● **Data excerpts**
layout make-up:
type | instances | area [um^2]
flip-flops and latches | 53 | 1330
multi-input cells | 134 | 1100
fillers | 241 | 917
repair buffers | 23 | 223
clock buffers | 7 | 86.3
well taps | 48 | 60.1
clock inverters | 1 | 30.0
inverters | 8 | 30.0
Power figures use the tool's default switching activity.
`src/rtl/spi_master_ctrl.sv`:
```
// SPI mode-0 master controller with byte streaming, abort and a work-enable strobe for the downstream deserializer.
// Build option: define SPI_MSB_FIRST_EN for MSB-first bit order; the default build is LSB-first.
module spi_master_ctrl #(
    parameter int CLK_DIV = 4,
    parameter int LEN_W   = 4
) (
    input  logic             clk,
    input  logic             rst_n,
    input  logic             start,
    input  logic             abort,
    input  logic [LEN_W-1:0] tx_len,
    input  logic [7:0]       tx_data,
    output logic             tx_ack,
    output logic [7:0]       rx_data,
    output logic             rx_valid,
    output logic             busy,
    output logic             done,
    output logic             spi_cs_n,
    output logic             spi_sclk,
    output logic             spi_mosi,
    input  logic             spi_miso,
    output logic             work_en,
    output logic             work_pulse
);

    typedef enum logic [1:0] {
        ST_IDLE  = 2'd0,
        ST_SETUP = 2'd1,
        ST_XFER  = 2'd2,
        ST_HOLD  = 2'd3
    } state_t;

    localparam logic [7:0]       DIV_LAST = 8'(CLK_DIV - 1);
    localparam logic [LEN_W-1:0] LEN_ZERO = {LEN_W{1'b0}};
    localparam logic [LEN_W-1:0] LEN_ONE  = LEN_W'(1);

`ifdef SPI_MSB_FIRST_EN
    localparam logic [2:0] FIRST_IDX = 3'd7;
    localparam logic [2:0] LAST_IDX  = 3'd0;
`else
    localparam logic [2:0] FIRST_IDX = 3'd0;
    localparam logic [2:0] LAST_IDX  = 3'd7;
`endif

    // Walks the bit index in the configured shift direction.
    function automatic logic [2:0] next_idx(input logic [2:0] idx);
`ifdef SPI_MSB_FIRST_EN
        return idx - 3'd1;
`else
        return idx + 3'd1;
`endif
    endfunction

    state_t           state_r;
    logic [7:0]       div_r;
    logic [2:0]       bit_idx_r;
    logic [LEN_W-1:0] len_r;
    logic [7:0]       tx_byte_r;
    logic [7:0]       rx_shift_r;
    logic [7:0]       rx_data_r;
    logic             sclk_r;
    logic             cs_n_r;
    logic             mosi_r;
    logic             busy_r;
    logic             tx_ack_r;
    logic             rx_valid_r;
    logic             done_r;
    logic             work_pulse_r;
    logic             work_en_r;
    logic             div_tc_s;

    assign div_tc_s = (div_r == DIV_LAST);

    // Transaction FSM: divider, bit/byte sequencing and all registered outputs.
    always_ff @(posedge clk or negedge rst_n) begin
        if (!rst_n) begin
            state_r      <= ST_IDLE;
            div_r        <= 8'd0;
            bit_idx_r    <= FIRST_IDX;
            len_r        <= LEN_ZERO;
            tx_byte_r    <= 8'h00;
            rx_shift_r   <= 8'h00;
            rx_data_r    <= 8'h00;
            sclk_r       <= 1'b0;
            cs_n_r       <= 1'b1;
            mosi_r       <= 1'b0;
            busy_r       <= 1'b0;
            tx_ack_r     <= 1'b0;
            rx_valid_r   <= 1'b0;
            done_r       <= 1'b0;
            work_pulse_r <= 1'b0;
            work_en_r    <= 1'b0;
        end else begin
            tx_ack_r     <= 1'b0;
            rx_valid_r   <= 1'b0;
            done_r       <= 1'b0;
            work_pulse_r <= 1'b0;
            if (abort && (state_r != ST_IDLE)) begin
                // Cancel drops the partial byte and returns silently.
                state_r    <= ST_IDLE;
                div_r      <= 8'd0;
                bit_idx_r  <= FIRST_IDX;
                len_r      <= LEN_ZERO;
                rx_shift_r <= 8'h00;
                sclk_r     <= 1'b0;
                cs_n_r     <= 1'b1;
                work_en_r  <= 1'b0;
                mosi_r     <= 1'b0;
                busy_r     <= 1'b0;
            end else begin
                case (state_r)
                    ST_IDLE: begin
                        if (start && !abort && (tx_len != LEN_ZERO)) begin
                            state_r   <= ST_SETUP;
                            div_r     <= 8'd0;
                            bit_idx_r <= FIRST_IDX;
                            len_r     <= tx_len;
                            tx_byte_r <= tx_data;
                            mosi_r    <= tx_data[FIRST_IDX];
                            tx_ack_r  <= 1'b1;
                            cs_n_r    <= 1'b0;
                            work_en_r <= 1'b1;
                            busy_r    <= 1'b1;
                        end else begin
                            div_r <= 8'd0;
                        end
                    end
                    ST_SETUP: begin
                        if (div_tc_s) begin
                            state_r <= ST_XFER;
                            div_r   <= 8'd0;
                        end else begin
                            div_r <= div_r + 8'd1;
                        end
                    end
                    ST_XFER: begin
                        if (!div_tc_s) begin
                            div_r <= div_r + 8'd1;
                        end else if (!sclk_r) begin
                            div_r                 <= 8'd0;
                            sclk_r                <= 1'b1;
                            rx_shift_r[bit_idx_r] <= spi_miso;
                            work_pulse_r          <= 1'b1;
                        end else begin
                            div_r  <= 8'd0;
                            sclk_r <= 1'b0;
                            if (bit_idx_r == LAST_IDX) begin
                                rx_data_r  <= rx_shift_r;
                                rx_valid_r <= 1'b1;
                                len_r      <= len_r - LEN_ONE;
                                bit_idx_r  <= FIRST_IDX;
                                // Next byte starts on this same fall, so SCLK never pauses.
                                if (len_r != LEN_ONE) begin
                                    tx_byte_r <= tx_data;
                                    mosi_r    <= tx_data[FIRST_IDX];
                                    tx_ack_r  <= 1'b1;
                                end else begin
                                    state_r <= ST_HOLD;
                                    mosi_r  <= 1'b0;
                                end
                            end else begin
                                bit_idx_r <= next_idx(bit_idx_r);
                                mosi_r    <= tx_byte_r[next_idx(bit_idx_r)];
                            end
                        end
                    end
                    ST_HOLD: begin
                        if (div_tc_s) begin
                            state_r   <= ST_IDLE;
                            div_r     <= 8'd0;
                            cs_n_r    <= 1'b1;
                            work_en_r <= 1'b0;
                            busy_r    <= 1'b0;
                            done_r    <= 1'b1;
                        end else begin
                            div_r <= div_r + 8'd1;
                        end
                    end
                    default: begin
                        state_r   <= ST_IDLE;
                        div_r     <= 8'd0;
                        sclk_r    <= 1'b0;
                        cs_n_r    <= 1'b1;
                        work_en_r <= 1'b0;
                        mosi_r    <= 1'b0;
                        busy_r    <= 1'b0;
                    end
                endcase
            end
        end
    end

    assign tx_ack     = tx_ack_r;
    assign rx_data    = rx_data_r;
    assign rx_valid   = rx_valid_r;
    assign busy       = busy_r;
    assign done       = done_r;
    assign spi_cs_n   = cs_n_r;
    assign spi_sclk   = sclk_r;
    assign spi_mosi   = mosi_r;
    assign work_en    = work_en_r;
    assign work_pulse = work_pulse_r;

endmodule

```
<file path="src/rtl/hazard_scoreboard.sv">
// Issue-stage hazard unit: per-register pending-write scoreboard, load-use stalls,
// operand forward selects, redirect flush window and a saturating stall-cycle counter.
module hazard_scoreboard #(
  parameter int REG_AW      = 5,
  parameter int LOAD_LAT    = 2,
  parameter int FLUSH_DEPTH = 2,
  parameter int PERF_W      = 32
) (
  input  logic              clk,
  input  logic              rst_n,
  input  logic              issue_valid,
  input  logic [REG_AW-1:0] issue_rd,
  input  logic [REG_AW-1:0] issue_rs1,
  input  logic [REG_AW-1:0] issue_rs2,
  input  logic              issue_use_rs1,
  input  logic              issue_use_rs2,
  input  logic              issue_wr,
  input  logic              issue_load,
  input  logic              redirect,
  input  logic              ext_stall,
  output logic              stall,
  output logic              flush,
  output logic [1:0]        fwd_a,
  output logic [1:0]        fwd_b,
  output logic [PERF_W-1:0] stall_cycles
);

  localparam int NREG = 1 << REG_AW;
  localparam int CW   = $clog2(LOAD_LAT + 1);
  localparam int FCW  = (FLUSH_DEPTH > 1) ? $clog2(FLUSH_DEPTH) : 1;

  localparam logic [CW-1:0]  LOAD_CNT     = CW'(LOAD_LAT);
  localparam logic [CW-1:0]  ALU_CNT      = CW'(1);
  localparam logic [FCW-1:0] FLUSH_RELOAD = FCW'(FLUSH_DEPTH - 1);

  localparam logic [1:0] FWD_RF  = 2'd0;
  localparam logic [1:0] FWD_ALU = 2'd1;
  localparam logic [1:0] FWD_MEM = 2'd2;

  logic [CW-1:0]     r_cnt [NREG];
  logic              r_ld  [NREG];
  logic [FCW-1:0]    r_flush_cnt;
  logic [PERF_W-1:0] r_perf;

  logic       w_haz_a, w_haz_b;
  logic [1:0] w_fwd_a, w_fwd_b;
  logic       w_flush, w_stall, w_accept, w_set;

  // Hazard and forward decisions read the pre-update scoreboard, so rd == rs sees the older writer.
  always_comb begin
    w_haz_a = 1'b0;
    w_haz_b = 1'b0;
    w_fwd_a = FWD_RF;
    w_fwd_b = FWD_RF;
    if (issue_use_rs1 && (issue_rs1 != '0)) begin
      w_haz_a = (r_cnt[issue_rs1] > ALU_CNT) && r_ld[issue_rs1];
      if (r_cnt[issue_rs1] == ALU_CNT) w_fwd_a = r_ld[issue_rs1] ? FWD_MEM : FWD_ALU;
    end
    if (issue_use_rs2 && (issue_rs2 != '0)) begin
      w_haz_b = (r_cnt[issue_rs2] > ALU_CNT) && r_ld[issue_rs2];
      if (r_cnt[issue_rs2] == ALU_CNT) w_fwd_b = r_ld[issue_rs2] ? FWD_MEM : FWD_ALU;
    end
  end

  assign w_flush  = redirect | (r_flush_cnt != '0);
  assign w_stall  = ext_stall | (issue_valid & ~w_flush & (w_haz_a | w_haz_b));
  assign w_accept = issue_valid & ~w_stall & ~w_flush;
  assign w_set    = w_accept & issue_wr & (issue_rd != '0);

  assign stall        = rst_n & w_stall;
  assign flush        = rst_n & w_flush;
  assign fwd_a        = rst_n ? w_fwd_a : FWD_RF;
  assign fwd_b        = rst_n ? w_fwd_b : FWD_RF;
  assign stall_cycles = r_perf;

  // NOTE: the scoreboard array is reset explicitly; stale pending counts after reset would stall or mis-forward.
  always_ff @(posedge clk or negedge rst_n) begin
    if (!rst_n) begin
      for (int i = 0; i < NREG; i++) begin
        r_cnt[i] <= '0;
        r_ld[i]  <= 1'b0;
      end
    end else if (!ext_stall) begin
      for (int i = 0; i < NREG; i++) begin
        if (w_set && (issue_rd == REG_AW'(i))) begin
          r_cnt[i] <= issue_load ? LOAD_CNT : ALU_CNT;
          r_ld[i]  <= issue_load;
        end else if (r_cnt[i] != '0) begin
          r_cnt[i] <= r_cnt[i] - ALU_CNT;
        end
      end
    end
  end

  // Flush window and perf counter keep running through external stalls.
  always_ff @(posedge clk or negedge rst_n) begin
    if (!rst_n) begin
      r_flush_cnt <= '0;
      r_perf      <= '0;
    end else begin
      if (redirect)                r_flush_cnt <= FLUSH_RELOAD;
      else if (r_flush_cnt != '0)  r_flush_cnt <= r_flush_cnt - FCW'(1);
      if (w_stall && (r_perf != '1)) r_perf <= r_perf + PERF_W'(1);
    end
  end

endmodule

</file>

● **The task**
Tell how many lines in the entries contain the string "forward", and give nothing beyond the number.

● **Exercise result**
3